Independent Research · April 14, 2026

Warehouse Fires

AAA Mattress & Furniture Warehouse

Not Arson — Accidental
Status
Accidental (lightning strike) — under final investigation
Labor/Wage Connection
None
Date & Time
Tuesday, April 21, 2026, approximately 5:23 p.m. ET (per City of Mishawaka official log)
Location
926 E. McKinley Avenue, Mishawaka, IN (900 block, near Filbert Rd., behind Blue Lantern restaurant)

The Fire

A massive fire engulfed the AAA Mattress & Furniture Warehouse during a severe thunderstorm the evening of April 21, 2026. The structure was fully engulfed in approximately two minutes. Mishawaka Fire Department Battalion Chief Josh Courtney and Assistant Chief David Pierce declared the building unsalvageable. The smoke plume triggered a campus-wide alert at the University of Notre Dame.

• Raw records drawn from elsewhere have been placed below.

===== src/rtl/multicycle_sequencer.sv =====
// Multicycle control sequencer: FETCH -> DECODE -> EXEC [-> MEM [-> WB]].
// Control outputs are decoded combinationally from the current state, the
// latched opcode, zero and mem_ready; retired counts completed instructions.
module multicycle_sequencer #(
  parameter int OP     = 4,
  parameter int ALU_OP = 4,
  parameter int CNT_W  = 16
) (
  input  logic                    clk,
  input  logic                    rst,
  multicycle_sequencer_if.master  bus
);

  typedef enum logic [2:0] {
    FETCH  = 3'd0,
    DECODE = 3'd1,
    EXEC   = 3'd2,
    MEM    = 3'd3,
    WB     = 3'd4
  } state_t;

  localparam logic [OP-1:0] OP_BRZR = OP'(0);
  localparam logic [OP-1:0] OP_JI   = OP'(1);
  localparam logic [OP-1:0] OP_LD   = OP'(2);
  localparam logic [OP-1:0] OP_ST   = OP'(3);
  localparam logic [OP-1:0] OP_ADDI = OP'(4);
  localparam logic [OP-1:0] OP_PUSH = OP'(5);
  localparam logic [OP-1:0] OP_POP  = OP'(6);

  localparam logic [ALU_OP-1:0] ALU_ADD = ALU_OP'(12);

  state_t           state_q;
  logic [OP-1:0]    op_q;
  logic [CNT_W-1:0] retired_q;
  logic             retire;

  // Opcode classes used by both the sequencing and the output decode.
  logic is_store;
  logic is_mem_op;
  assign is_store  = (op_q == OP_ST) || (op_q == OP_PUSH);
  assign is_mem_op = (op_q == OP_LD) || (op_q == OP_ST) ||
                     (op_q == OP_PUSH) || (op_q == OP_POP);

  // State sequencing, opcode capture and retired-instruction counting.
  always_ff @(posedge clk) begin
    if (rst) begin
      state_q   <= FETCH;
      op_q      <= '0;
      retired_q <= '0;
    end else begin
      if (retire) retired_q <= retired_q + CNT_W'(1);
      case (state_q)
        FETCH: begin
          if (bus.mem_ready) begin
            op_q    <= bus.op_in;
            state_q <= DECODE;
          end
        end
        DECODE: state_q <= EXEC;
        EXEC:   state_q <= is_mem_op ? MEM : FETCH;
        MEM: begin
          if (bus.mem_ready) state_q <= is_store ? FETCH : WB;
        end
        WB:      state_q <= FETCH;
        default: state_q <= FETCH;
      endcase
    end
  end

  // Control decode; everything is held at zero while reset is asserted so an
  // abandoned access cannot strobe the datapath or retire.
  always_comb begin
    bus.mem_req = 1'b0;
    bus.mem_we  = 1'b0;
    bus.ir_we   = 1'b0;
    bus.pc_we   = 1'b0;
    bus.pc_src  = 2'd0;
    bus.reg_we  = 1'b0;
    bus.wb_sel  = 1'b0;
    bus.sp_inc  = 1'b0;
    bus.sp_dec  = 1'b0;
    bus.alu_op  = '0;
    retire      = 1'b0;
    if (!rst) begin
      case (state_q)
        FETCH: begin
          bus.mem_req = 1'b1;
          if (bus.mem_ready) begin
            bus.ir_we = 1'b1;
            bus.pc_we = 1'b1;
          end
        end
        EXEC: begin
          if (op_q == OP_BRZR) begin
            if (bus.zero) begin
              bus.pc_we  = 1'b1;
              bus.pc_src = 2'd1;
            end
            retire = 1'b1;
          end else if (op_q == OP_JI) begin
            bus.pc_we  = 1'b1;
            bus.pc_src = 2'd2;
            retire     = 1'b1;
          end else if ((op_q == OP_LD) || (op_q == OP_ST)) begin
            bus.alu_op = ALU_ADD;
          end else if (op_q == OP_PUSH) begin
            bus.sp_dec = 1'b1;
          end else if (op_q == OP_POP) begin
            bus.sp_dec = 1'b0;
          end else begin
            bus.alu_op = (op_q == OP_ADDI) ? ALU_ADD : ALU_OP'(op_q);
            bus.reg_we = 1'b1;
            retire     = 1'b1;
          end
        end
        MEM: begin
          bus.mem_req = 1'b1;
          bus.mem_we  = is_store;
          if (bus.mem_ready) begin
            bus.sp_inc = (op_q == OP_POP);
            retire     = is_store;
          end
        end
        WB: begin
          bus.reg_we = 1'b1;
          bus.wb_sel = 1'b1;
          retire     = 1'b1;
        end
        default: retire = 1'b0;
      endcase
    end
  end

  // Debug state is always visible; the counter reads zero during reset.
  assign bus.state   = state_q;
  assign bus.retired = rst ? '0 : retired_q;

endmodule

No injuries were reported — the last employee had left approximately three minutes before the fire started. No dollar-loss figure has been publicly released.

Cause

A lightning strike during the thunderstorm, captured on security video from the nearby Big C Lumber property, is the operative cause. WNDU First Alert Weather confirmed two radar-indicated lightning strikes in the immediate vicinity at the time of ignition. Officials describe the investigation as formally ongoing but have strongly indicated lightning as the cause.

A significant secondary hazard: Battalion Chief Josh Courtney confirmed "quite a few thousand" lithium-ion batteries were stored inside — many held for contractor work on NIPSCO (utility) gas-meter technology. These were the source of the popping/exploding sounds residents reported during active fire operations.

Ownership & Operations

  • Tenant/occupant: AAA Mattress & Furniture Warehouse
  • Building owner: The Source Company, a floor-covering distributor

No corporate parent for either entity was identified. The building was used for both furniture-warehouse operations and as storage for the NIPSCO-contractor lithium-ion inventory.

Labor Connection

None. This fire is weather-caused, not labor-related. Documented here because it appeared in online roundups circulating after the April 7 Ontario Kimberly-Clark arson, where the combination of a large warehouse fire and lithium-battery explosions drew viral attention. The lightning strike on video firmly excludes intentional-ignition theories.

Social Media Reaction

Some viral-video traction for the lightning-strike footage and the lithium-battery explosion sounds. No meaningful arson or labor-conspiracy chatter surfaced in searches — local media framed the event entirely as weather-caused, and that framing held.